We all go a little mad sometimes...

Today was a "crazy" day.

You know how that sense of proper judgment and deciding which behaviors are right and which are wrong sometimes disappear when you've been drinking?

Yeah. I did that today sober.

We had an argument at lunchtime about single life. Jokes and comments were made and I blew up. I was livid and I turned on her quickly. I yelled and I screamed. She needed to go to work so she tuned me out. I yelled louder and screamed louder. She headed out of the apartment. I chased her. She told me not to make a scene in the hallway. I said that I won't be living in this apartment anymore, why should I care what the neighbors think. I followed her down the stairs and to the car. I blocked her car door so she couldn't get it. I asked her to listen to me. She said she couldn't breathe. She went around to the passenger side. I sat in the driver seat. She got out. She climbed in the back. I sat in the driver seat. She got out. I let her in to the front seat but wouldn't close the door.
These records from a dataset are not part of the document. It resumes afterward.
What follows belongs to an exercise in optimizing a design on an open flow for small area, a short achievable clock period and few clock cycles per item; a production flow would make more cautious choices.
Only simulation tests tie the RTL to the original design; equivalence was not proved.

==> flow/design.v <==
module lzc32 (
    input  wire [31:0] x,
    output wire [5:0]  n
);
    wire [15:0] v1; wire [15:0] p1;           
    wire [7:0]  v2; wire [15:0] p2;           
    wire [3:0]  v3; wire [11:0] p3;           
    wire [1:0]  v4; wire [7:0]  p4;           
    genvar i;
    generate
        for (i = 0; i < 16; i = i + 1) begin : l1
            assign v1[i] = x[2*i+1] | x[2*i];
            assign p1[i] = ~x[2*i+1];
        end
        for (i = 0; i < 8; i = i + 1) begin : l2
            assign v2[i] = v1[2*i+1] | v1[2*i];
            assign p2[2*i+1:2*i] = v1[2*i+1] ? {1'b0, p1[2*i+1]} : {1'b1, p1[2*i]};
        end
        for (i = 0; i < 4; i = i + 1) begin : l3
            assign v3[i] = v2[2*i+1] | v2[2*i];
            assign p3[3*i+2:3*i] = v2[2*i+1] ? {1'b0, p2[4*i+3:4*i+2]} : {1'b1, p2[4*i+1:4*i]};
        end
        for (i = 0; i < 2; i = i + 1) begin : l4
            assign v4[i] = v3[2*i+1] | v3[2*i];
            assign p4[4*i+3:4*i] = v3[2*i+1] ? {1'b0, p3[6*i+5:6*i+3]} : {1'b1, p3[6*i+2:6*i]};
        end
    endgenerate
    wire [4:0] p5 = v4[1] ? {1'b0, p4[7:4]} : {1'b1, p4[3:0]};
    assign n = (v4[1] | v4[0]) ? {1'b0, p5} : 6'd32;
endmodule
module fp_add_core #(
    parameter FULLNORM = 0       
) (
    input  wire [31:0] a,
    input  wire [31:0] b,
    output wire        sgn,      
    output wire [10:0] e_r,      
    output wire [23:0] m_r,      
    output wire [10:0] e_n,      
    output wire [23:0] m_n,      
    output wire        r_n,      
    output wire        ovf,      
    output wire        zero,     
    output wire        zsgn,     
    output wire        is_nan,
    output wire        is_inf,   
    output wire        inf_sgn
);
    wire        sa = a[31];
    wire        sb = b[31];
    wire [7:0]  ea = a[30:23];
    wire [7:0]  eb = b[30:23];
    wire [22:0] fa = a[22:0];
    wire [22:0] fb = b[22:0];
    wire a_max = &ea;
    wire b_max = &eb;
    wire a_nan = a_max & (|fa);
    wire b_nan = b_max & (|fb);
    wire a_inf = a_max & ~(|fa);
    wire b_inf = b_max & ~(|fb);
    assign is_nan  = a_nan | b_nan | (a_inf & b_inf & (sa ^ sb));
    assign is_inf  = a_inf | b_inf;
    assign inf_sgn = a_inf ? sa : sb;
    wire        ha  = |ea;
    wire        hb  = |eb;
    wire [7:0]  eae = {ea[7:1], ea[0] | ~ha};
    wire [7:0]  ebe = {eb[7:1], eb[0] | ~hb};
    wire [8:0]  dab = {1'b0, eae} - {1'b0, ebe};
    wire [8:0]  dba = {1'b0, ebe} - {1'b0, eae};
    wire        big_ab = (dab[7:0] > 8'd26);
    wire        big_ba = (dba[7:0] > 8'd26);
    wire        swap = (a[30:0] < b[30:0]);
    wire        eff_sub = sa ^ sb;
    wire        sL   = swap ? sb : sa;
    wire [7:0]  eL   = swap ? ebe : eae;
    wire [23:0] mL   = swap ? {hb, fb} : {ha, fa};
    wire [23:0] mS   = swap ? {ha, fa} : {hb, fb};
    wire [4:0]  dd   = swap ? (big_ba ? 5'd26 : dba[4:0]) : (big_ab ? 5'd26 : dab[4:0]);
    wire [49:0] shx = {mS, 26'd0} >> dd;
    wire [23:0] lmask;
    genvar j;
    generate for (j = 0; j < 24; j = j + 1) begin : g_mask
        assign lmask[j] = (dd > j + 2);
    end endgenerate
    wire        stk = |(mS & lmask);
    wire [26:0] aligned = {shx[49:24], stk};
    wire [26:0] mLx = {mL, 3'b000};
    wire [27:0] sum = {1'b0, mLx} + ({1'b0, aligned} ^ {28{eff_sub}}) + {27'd0, eff_sub};
    wire [26:0] s0  = sum[26:0];
    wire        cy  = sum[27] & ~eff_sub;
    wire [26:0] stop;
    generate
        if (FULLNORM) begin : g_full
            assign stop = 27'd0;
        end else begin : g_clamp
            for (j = 0; j < 27; j = j + 1) begin : g_stop
                assign stop[j] = (eL == 8'd27 - j);
            end
        end
    endgenerate
    wire [5:0]  lz;
    lzc32 u_lzc (.x({s0 | stop, 5'b11111}), .n(lz));
    wire [4:0]  sh  = lz[4:0];
    wire [26:0] sl  = s0 << sh;
    wire [26:0] s   = cy ? {sum[27:2], sum[1] | sum[0]} : sl;
    wire [10:0] e   = cy ? {3'b000, eL} + 11'd1 : {3'b000, eL} - {6'd0, sh};
    wire [23:0] mant  = s[26:3];
    wire        guard = s[2];
    wire        rest  = s[1] | s[0];
    wire        rup   = guard & (rest | mant[0]);
    wire        rcy   = rup & (&mant);
    wire [23:0] minc  = mant + {23'd0, rup};
    assign m_r  = rcy ? 24'h800000 : minc;
    assign e_n  = e;
    assign m_n  = mant;
    assign r_n  = rup;
    assign e_r  = e + {10'd0, rcy};
    wire        e254 = cy ? (eL == 8'd253) : ((eL == 8'd254) & (sh == 5'd0));
    assign ovf  = (cy & (eL == 8'd254)) | (e254 & rcy);
    assign sgn  = sL;
    assign zero = ~(|sum);
    assign zsgn = sL & ~eff_sub;
endmodule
She started the car and backed up, me running along with the car. She began to pull forward and I slammed her door. I ran upstairs and called her. She hung up. Repeat. repeat. Repeat. Repeat. Repeat. She picked up and told me she didn't have time for this. She hung up. repeat. Repeat. Repeat. She wouldn't answer. wouldn't listen to me. I left a voicemail and then had a genius plan. I would look up the phone number to the apartment complex where she was working today. Eventually she answered. I asked her not to hang up. She shouted oh my god and did just that.
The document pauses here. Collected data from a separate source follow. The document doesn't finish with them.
This is an optimization exercise on Yosys and OpenROAD, whose aim is small area, a short achievable clock period and few clock cycles, not a production implementation.
In this exercise RTL edits were held to simulation tests only and were not proved equivalent to the original.
No activity file was given, so power comes from the tool's default toggle rates.

Setup of job 9989:
Design updi_host, start of the top module:
module updi_host (
    input  wire        clk,
    input  wire        rst,
    input  wire        cfg_a24,
    input  wire        req_valid,
    output wire        req_ready,
    input  wire [4:0]  req_op,
    input  wire        req_wide,
    input  wire [23:0] req_addr,
    input  wire [15:0] req_data,
    input  wire [16:0] req_len,
    output wire        rsp_valid,
    output wire [2:0]  rsp_kind,
    output wire [2:0]  rsp_stage,
    output wire [2:0]  rsp_cause,
    output wire [15:0] rsp_data,
    output wire [1:0]  life,
    output wire [1:0]  session,
    output wire        desync,
    input  wire        wd_valid,
    output wire        wd_ready,
    input  wire [7:0]  wd_data,
    output wire        rd_valid,
    output wire [7:0]  rd_data,
    output wire        ctl_valid,
    output wire [2:0]  ctl_cmd,
    input  wire        ctl_ready,
    input  wire        ctl_fail,
    output wire        tx_valid,
    output wire [7:0]  tx_data,
    input  wire        tx_ready,
    input  wire        rx_valid,
    input  wire        rx_err,
    input  wire [7:0]  rx_data,
    output wire        rx_ready
);
    localparam [4:0] OP_OPEN   = 5'd0,  OP_CLOSE  = 5'd1,  OP_DBRK   = 5'd2,
                     OP_ISP    = 5'd3,  OP_CDL    = 5'd4,  OP_INIT   = 5'd5,
  ...
Size: roughly 1700 cells after synthesis, ~390 flip-flops, roughly 150 I/O pins, ~16000 um^2 of cells after synthesis.
clock: 8.0 ns
lec_check: 0
abc_clock_period_in_ps: 3000
cap_margin: 20
core_margin: 2
core_utilization: 40
setup_slack_margin: 5
slew_margin: 20
run.sh (not shown) runs the stock make flow with config.mk's settings and CLKGATE_MAP_FILE= SYNTH_SCRIPT=/design/flow/synth_recipe.tcl, a recipe that flattens the netlist after the stock synthesis.
Every stage of the flow completed for job 9989, and the final layout passed the timing, DRC and antenna checks.
Testbench counts of job 9989, summed over its fixed seeds: cycles 22,261.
The remainder of the day went with me calling her and either getting no answer or her hanging up on me. I left voicemails and texts. I was out of my mind. I knew it, too. This is, by no means, typical behavior for me. My heart is destroyed and instead of trying to be civil, I am going to war.

Eventually she responded to my texts.

"You are a crazy person!"

Probably not the best thing to say to me in my current, insane state of mind.
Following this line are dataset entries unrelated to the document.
From an optimization exercise on the open Yosys and OpenROAD flow, aimed at small area, a short achievable clock period and few clock cycles per item; shortcuts taken in it are not production practice. In this exercise RTL edits were held to simulation tests only and were not proved equivalent to the original. Power and IR drop assume default switching activity.

<file path="run.sh">
#!/bin/bash
# synth_recipe.tcl (not shown) runs the flow's synth.tcl, then flattens the netlist and writes it again
# the make line also repeats each setting of config.mk as NAME=value (left out here)
make -C /OpenROAD-flow-scripts/flow DESIGN_CONFIG=/design/flow/config.mk WORK_HOME=/design/flow/orfs CLKGATE_MAP_FILE= SYNTH_SCRIPT=/design/flow/synth_recipe.tcl finish
</file>
<file path="config.mk">
export PLATFORM = sky130hd
export DESIGN_NAME = dshot_tlm
export DESIGN_NICKNAME = dshot_tlm
export VERILOG_FILES = /design/flow/design.v
export SDC_FILE = /design/flow/constraint.sdc
export NUM_CORES = 4
export LEC_CHECK = 0
export CAP_MARGIN = 20
export CORE_MARGIN = 2
export CORE_UTILIZATION = 40
export SLEW_MARGIN = 20
</file>
<file path="constraint.sdc">
create_clock -name core_clock -period 10.0 [get_ports {clk}]
set_input_delay 2.0000 -clock core_clock [delete_from_list [all_inputs] [get_ports {clk}]]
set_output_delay 2.0000 -clock core_clock [all_outputs]
set_load 0.01 [all_outputs]
</file>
I called again. She said she wasn't home but when she got there, she would call. She did. She told me she didn't want to see me right now and that I shouldn't blame her. I really don't. Deep down, my mind knows that she shouldn't want anything to do with me at all. A part of it is still desperately clinging on. I won't get her back but my brain won't let me give up yet.

I scheduled my first therapy session ever for next week.

Sunday is our last day hanging out. She leaves on Monday. She returns the 22nd. Papers will probably be filed on the 24th. I move out into my new place on September 4th. September 5th, I cry. A lot.